EXERCISE:
The entries below are to be copied exactly, with nothing left out.

GIVEN INFORMATION:

## config.mk

```make
export PLATFORM = sky130hd
export DESIGN_NAME = overlay_read_buffer_switcher_flat
export DESIGN_NICKNAME = d
export VERILOG_FILES = /design/src/rtl/overlay_read_buffer_switcher_pkg.sv /design/src/rtl/overlay_read_buffer_switcher_if.sv /design/src/rtl/overlay_read_buffer_switcher_edge_sync_detect.sv /design/src/rtl/overlay_read_buffer_switcher.sv /design/src/flat_wrapper.sv
export SDC_FILE = /design/constraint.sdc
export NUM_CORES = 1
export LEC_CHECK = 0
export CAP_MARGIN = 20
export CORE_MARGIN = 2
export CORE_UTILIZATION = 35
export CTS_CLUSTER_DIAMETER = 80
export DETAILED_ROUTE_END_ITERATION = 8
export PLACE_DENSITY = 0.72
export SKIP_LAST_GASP = 1
export SYNTH_ARGS = -nofsm -noshare
export SYNTH_HDL_FRONTEND = slang
export SYNTH_SLANG_ARGS = --single-unit
```

## constraint.sdc

```tcl
create_clock -name clk -period 1.95 [get_ports clk]
set_input_delay 0.195 -clock clk [delete_from_list [all_inputs] [get_ports clk]]
set_output_delay 0.195 -clock clk [all_outputs]
set_load 0.02 [all_outputs]
```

SOLUTION TO THE EXERCISE:
## config.mk

```make
export PLATFORM = sky130hd
export DESIGN_NAME = overlay_read_buffer_switcher_flat
export DESIGN_NICKNAME = d
export VERILOG_FILES = /design/src/rtl/overlay_read_buffer_switcher_pkg.sv /design/src/rtl/overlay_read_buffer_switcher_if.sv /design/src/rtl/overlay_read_buffer_switcher_edge_sync_detect.sv /design/src/rtl/overlay_read_buffer_switcher.sv /design/src/flat_wrapper.sv
export SDC_FILE = /design/constraint.sdc
export NUM_CORES = 1
export LEC_CHECK = 0
export CAP_MARGIN = 20
export CORE_MARGIN = 2
export CORE_UTILIZATION = 35
export CTS_CLUSTER_DIAMETER = 80
export DETAILED_ROUTE_END_ITERATION = 8
export PLACE_DENSITY = 0.72
export SKIP_LAST_GASP = 1
export SYNTH_ARGS = -nofsm -noshare
export SYNTH_HDL_FRONTEND = slang
export SYNTH_SLANG_ARGS = --single-unit
```

## constraint.sdc

```tcl
create_clock -name clk -period 1.95 [get_ports clk]
set_input_delay 0.195 -clock clk [delete_from_list [all_inputs] [get_ports clk]]
set_output_delay 0.195 -clock clk [all_outputs]
set_load 0.02 [all_outputs]
```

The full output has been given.